Au moment où Hatti Humayoun était promulgué, la Montagne

libanaise était prise dans des confrontations entre chrétiens et druzes

qui ont provoqué, en 1860, le massacre de milliers de chrétiens. Dans

le contexte d’une ingérence grandissante des principales puissances

occidentales (France, Angleterre, Autriche, Prusse, Russie) dans les

affaires libanaises, due à l’affaiblissement de l’Empire ottoman, la

gestion du conflit a été placée sous tutelle internationale. Constituée

des représentants du Sultan ottoman et des puissances européennes, la

Commission internationale de Beyrouth (du 21 septembre 1860 au 4

mai 1861) a préparé plusieurs projets de réorganisation de l’administration

de la Montagne. Le texte définitif, connu sous le nom de

« règlement organique », a été adopté par les Ottomans et les représentants

diplomatiques de ces puissances à Istanbul et promulgué par le

Sultan le 9 juin 1861. Le règlement organique de 1861, modifié

quelque peu par celui de 1864, reflétait, par certains aspects, les

principes des Tanzîmât. D’ailleurs, Fuad Pacha, le représentant de la

Porte dans cette Commission, était lui-même un réformateur. L’article

6 préconisait l’égalité de tous devant la loi, l’abolition des privilèges

féodaux et la levée du cadastre [Khair, 1973, p. 55]. C’est avec le

règlement organique que le statut personnel fut rétabli. Il avait en effet

été aboli au début du XIX e siècle par l’émir Béchir Chéhab II 5 , qui avait

prescrit l’application de la chari‘a aux non-musulmans [Aouad, 1933,

p. 59-60 ; Gannagé, 2001, p. 52] 6 . Les circulaires vizirielles du

8 octobre 1868 et du 20 novembre 1874 ont interdit aux cadis de

connaître les affaires de statut personnel des non musulmans et, en

1891, les « Hautes circulaires » ottomanes ont confirmé la compétence

des autorités non musulmanes en la matière [Rondot, 1947, p. 129]. La

succession continua en revanche d’être régie par la loi musulmane.

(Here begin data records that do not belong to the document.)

### src/rtl/gelato_fetch_scheduler_pkg.sv
// Shared fetch-scheduler types: addresses, warp ids, split-table ids
// and the per-warp fetch state.
package gelato_types;

    typedef logic [31:0] addr_t;
    typedef logic [4:0]  warp_num_t;
    typedef logic [3:0]  split_table_num_t;

    typedef enum logic [1:0] {
        IDLE,
        READY,
        WAIT
    } fetch_state_e;

    typedef struct packed {
        addr_t            pc;
        split_table_num_t split_table_num;
    } fetch_ctx_t;

endpackage

### src/rtl/gelato_fetchskd_ifetch_if.sv
// Issue channel from the fetch scheduler to I-Fetch.
interface gelato_fetchskd_ifetch_if;
    import gelato_types::*;

    logic             valid;
    addr_t            pc;
    warp_num_t        warp_num;
    split_table_num_t split_table_num;

    modport master (
        output valid,
        output pc,
        output warp_num,
        output split_table_num
    );

    modport slave (
        input valid,
        input pc,
        input warp_num,
        input split_table_num
    );

endinterface

### src/rtl/gelato_fetch_scheduler_rr_arbiter.sv
// Combinational round-robin picker: first request at or after ptr,
// wrapping, found by scanning a doubled request vector.
module gelato_rr_arbiter #(
    parameter int N  = 32,
    parameter int IW = $clog2(N)
) (
    input  logic [N-1:0]  req,
    input  logic [IW-1:0] ptr,
    output logic          gnt_valid,
    output logic [IW-1:0] gnt_idx
);

    logic [2*N-2:0] dbl;
    logic [IW:0]    pos;

    assign dbl = {req[N-2:0], req};

    // Scan downward so the lowest offset from ptr wins.
    always_comb begin
        gnt_valid = 1'b0;
        gnt_idx   = '0;
        pos       = '0;
        for (int i = N - 1; i >= 0; i--) begin
            pos = {1'b0, ptr} + (IW + 1)'(i);
            if (dbl[pos]) begin
                gnt_valid = 1'b1;
                gnt_idx   = pos[IW-1:0];
            end
        end
    end

endmodule

### src/rtl/gelato_fetch_scheduler.sv
// Per-SM fetch scheduler: tracks every warp's fetch state and issues
// one READY warp per cycle to I-Fetch in round-robin order.
module gelato_fetch_scheduler
    import gelato_types::*;
#(
    parameter int NUM_WARPS = 32
) (
    input  logic              clk,
    input  logic              rst,
    input  logic              launch_valid,
    input  warp_num_t         launch_warp_num,
    input  addr_t             launch_pc,
    input  split_table_num_t  launch_split_table_num,
    input  logic              update_valid,
    input  warp_num_t         update_warp_num,
    input  addr_t             update_pc,
    input  split_table_num_t  update_split_table_num,
    input  logic              finish_valid,
    input  warp_num_t         finish_warp_num,
    input  logic              ifetch_ready,
    gelato_fetchskd_ifetch_if.master ifetch_if,
    output logic              busy
);

    fetch_state_e state_q [NUM_WARPS];
    fetch_state_e state_d [NUM_WARPS];
    fetch_ctx_t   ctx_q   [NUM_WARPS];
    fetch_ctx_t   ctx_d   [NUM_WARPS];

    warp_num_t        ptr_q, ptr_d;
    logic             busy_q, busy_d;
    logic             valid_q, valid_d;
    addr_t            pc_q, pc_d;
    warp_num_t        wn_q, wn_d;
    split_table_num_t stn_q, stn_d;

    logic [NUM_WARPS-1:0] req;
    logic                 arb_valid;
    warp_num_t            arb_idx;
    logic                 grant;

    always_comb begin
        req = '0;
        for (int w = 0; w < NUM_WARPS; w++) begin
            req[w] = (state_q[w] == READY);
        end
    end

    gelato_rr_arbiter #(
        .N (NUM_WARPS)
    ) u_arb (
        .req       (req),
        .ptr       (ptr_q),
        .gnt_valid (arb_valid),
        .gnt_idx   (arb_idx)
    );

    assign grant = ifetch_ready & arb_valid;

    // Finish is applied last so it overrides launch and update.
    always_comb begin
        state_d = state_q;
        ctx_d   = ctx_q;
        busy_d  = 1'b0;
        for (int w = 0; w < NUM_WARPS; w++) begin
            if (grant && arb_idx == warp_num_t'(w)) begin
                state_d[w] = WAIT;
            end
            if (launch_valid
                && launch_warp_num == warp_num_t'(w)
                && state_q[w] == IDLE) begin
                state_d[w] = READY;
                ctx_d[w]   = '{pc: launch_pc,
                               split_table_num: launch_split_table_num};
            end
            if (update_valid
                && update_warp_num == warp_num_t'(w)
                && state_q[w] == WAIT) begin
                state_d[w] = READY;
                ctx_d[w]   = '{pc: update_pc,
                               split_table_num: update_split_table_num};
            end
            if (finish_valid && finish_warp_num == warp_num_t'(w)) begin
                state_d[w] = IDLE;
            end
            busy_d = busy_d | (state_d[w] != IDLE);
        end
    end

    always_comb begin
        ptr_d   = ptr_q;
        valid_d = grant;
        pc_d    = pc_q;
        wn_d    = wn_q;
        stn_d   = stn_q;
        if (grant) begin
            ptr_d = arb_idx + warp_num_t'(1);
            pc_d  = ctx_q[arb_idx].pc;
            wn_d  = arb_idx;
            stn_d = ctx_q[arb_idx].split_table_num;
        end
    end

    always_ff @(posedge clk) begin
        if (rst) begin
            for (int w = 0; w < NUM_WARPS; w++) begin
                state_q[w] <= IDLE;
            end
            ptr_q   <= '0;
            busy_q  <= 1'b0;
            valid_q <= 1'b0;
            pc_q    <= '0;
            wn_q    <= '0;
            stn_q   <= '0;
        end else begin
            state_q <= state_d;
            ptr_q   <= ptr_d;
            busy_q  <= busy_d;
            valid_q <= valid_d;
            pc_q    <= pc_d;
            wn_q    <= wn_d;
            stn_q   <= stn_d;
        end
    end

    // Context is only meaningful once a warp leaves IDLE.
    always_ff @(posedge clk) begin
        if (!rst) begin
            ctx_q <= ctx_d;
        end
    end

    assign ifetch_if.valid           = valid_q;
    assign ifetch_if.pc              = pc_q;
    assign ifetch_if.warp_num        = wn_q;
    assign ifetch_if.split_table_num = stn_q;
    assign busy                      = busy_q;

endmodule
### src/flat_wrapper.sv
// flat-port wrapper written by rule: the top's interface ports become plain ports
module gelato_fetch_scheduler_flat import gelato_types::*;
#(
    parameter int NUM_WARPS = 32
)
  (clk, rst, launch_valid, launch_warp_num, launch_pc, launch_split_table_num, update_valid, update_warp_num, update_pc, update_split_table_num, finish_valid, finish_warp_num, ifetch_ready, busy, ifetch_if_valid, ifetch_if_pc, ifetch_if_warp_num, ifetch_if_split_table_num);
  gelato_fetchskd_ifetch_if ifetch_if_i ();
  input  logic clk;
  input  logic rst;
  input  logic launch_valid;
  input  warp_num_t launch_warp_num;
  input  addr_t launch_pc;
  input  split_table_num_t launch_split_table_num;
  input  logic update_valid;
  input  warp_num_t update_warp_num;
  input  addr_t update_pc;
  input  split_table_num_t update_split_table_num;
  input  logic finish_valid;
  input  warp_num_t finish_warp_num;
  input  logic ifetch_ready;
  output logic busy;
  output wire logic [$bits(ifetch_if_i.valid)-1:0] ifetch_if_valid;
  output wire logic [$bits(ifetch_if_i.pc)-1:0] ifetch_if_pc;
  output wire logic [$bits(ifetch_if_i.warp_num)-1:0] ifetch_if_warp_num;
  output wire logic [$bits(ifetch_if_i.split_table_num)-1:0] ifetch_if_split_table_num;
  assign ifetch_if_valid = ifetch_if_i.valid;
  assign ifetch_if_pc = ifetch_if_i.pc;
  assign ifetch_if_warp_num = ifetch_if_i.warp_num;
  assign ifetch_if_split_table_num = ifetch_if_i.split_table_num;
  gelato_fetch_scheduler #(.NUM_WARPS(NUM_WARPS)) u_core (.clk(clk), .rst(rst), .launch_valid(launch_valid), .launch_warp_num(launch_warp_num), .launch_pc(launch_pc), .launch_split_table_num(launch_split_table_num), .update_valid(update_valid), .update_warp_num(update_warp_num), .update_pc(update_pc), .update_split_table_num(update_split_table_num), .finish_valid(finish_valid), .finish_warp_num(finish_warp_num), .ifetch_ready(ifetch_ready), .ifetch_if(ifetch_if_i), .busy(busy));
endmodule
<file path="src/rtl/full_band_elastic_fifo.sv">
// DEPTH-entry valid/ready elastic FIFO, one transfer per cycle, with count, almost_full and optional empty bypass.
// Latency 1 cycle registered, 0 in fall-through when empty; ready_o depends only on stored count (full blocks push even on pop).
module full_band_elastic_fifo #(
  parameter int DW          = 16,
  parameter int DEPTH       = 4,
  parameter int AF_LEVEL    = DEPTH - 1,
  parameter int FALLTHROUGH = 0
) (
  input  logic                         clk,
  input  logic                         rst,
  input  logic [DW-1:0]                din,
  input  logic                         valid_i,
  output logic                         ready_o,
  output logic [DW-1:0]                dout,
  output logic                         valid_o,
  input  logic                         ready_i,
  output logic [$clog2(DEPTH+1)-1:0]   count,
  output logic                         almost_full
);

  localparam int AW = $clog2(DEPTH);
  localparam int CW = $clog2(DEPTH + 1);
  localparam bit FT = (FALLTHROUGH != 0);
  localparam logic [CW-1:0] FULL_CNT = CW'(DEPTH);
  localparam logic [CW-1:0] AF_CNT   = CW'(AF_LEVEL);

  logic [DW-1:0] mem_q [DEPTH];
  logic [DW-1:0] mem_d [DEPTH];
  logic [AW-1:0] wr_ptr_q, wr_ptr_d;
  logic [AW-1:0] rd_ptr_q, rd_ptr_d;
  logic [CW-1:0] count_q, count_d;

  logic empty;
  logic push;
  logic bypass;
  logic store;
  logic pop_mem;

  always_comb begin
    empty   = (count_q == '0);
    ready_o = (count_q != FULL_CNT);

    // In fall-through mode an empty buffer presents the incoming word directly.
    if (FT && empty) begin
      valid_o = valid_i;
      dout    = valid_i ? din : mem_q[rd_ptr_q];
    end else begin
      valid_o = !empty;
      dout    = mem_q[rd_ptr_q];
    end

    push    = valid_i & ready_o;
    bypass  = push & FT & empty & ready_i;
    store   = push & ~bypass;
    pop_mem = valid_o & ready_i & ~empty;

    mem_d = mem_q;
    if (store) begin
      mem_d[wr_ptr_q] = din;
    end

    wr_ptr_d = store   ? wr_ptr_q + AW'(1) : wr_ptr_q;
    rd_ptr_d = pop_mem ? rd_ptr_q + AW'(1) : rd_ptr_q;

    count_d = count_q;
    if (store && !pop_mem) begin
      count_d = count_q + CW'(1);
    end else if (pop_mem && !store) begin
      count_d = count_q - CW'(1);
    end

    count       = count_q;
    almost_full = (count_q >= AF_CNT);
  end

  always_ff @(posedge clk) begin
    if (rst) begin
      mem_q    <= '{default: '0};
      wr_ptr_q <= '0;
      rd_ptr_q <= '0;
      count_q  <= '0;
    end else begin
      mem_q    <= mem_d;
      wr_ptr_q <= wr_ptr_d;
      rd_ptr_q <= rd_ptr_d;
      count_q  <= count_d;
    end
  end

endmodule

</file>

Le règlement organique a donc institué la confession comme un

principe de gouvernement, d’administration et de justice, reconnu par

les puissances et la Porte. Ainsi, le gouverneur mutassarif, investi du

5. L’émirat du Mont Liban, du temps des princes druzes de la dynastie des Ma’an et

sous le régime ottoman, a acquis une reconnaissance du Sultan à partir de 1516 jusqu’en

1697. Puis, c’est la famille des Chéhab, des musulmans sunnites convertis au christianisme

(rite maronite) qui gouverne l’émirat jusqu’en 1841.

6. Selon Ibrahim Aouad, l’émir Béchir II a « réalisé l’unité des juridictions par la

nomination d’un juge unique pour les chrétiens et un autre pour les Druzes, qui devaient

conformer leurs sentences aux prescriptions du charia, à la condition de respecter les

coutumes locales qui étaient en usage chez les Druzes et les Maronites » [Aouad, 1933, p

59-60]. Consulté par le patriarche Joseph Tyan concernant l’application de la loi

musulmane chez les maronites, le pape donne un avis positif le 7 mai 1803 (ibid. 60).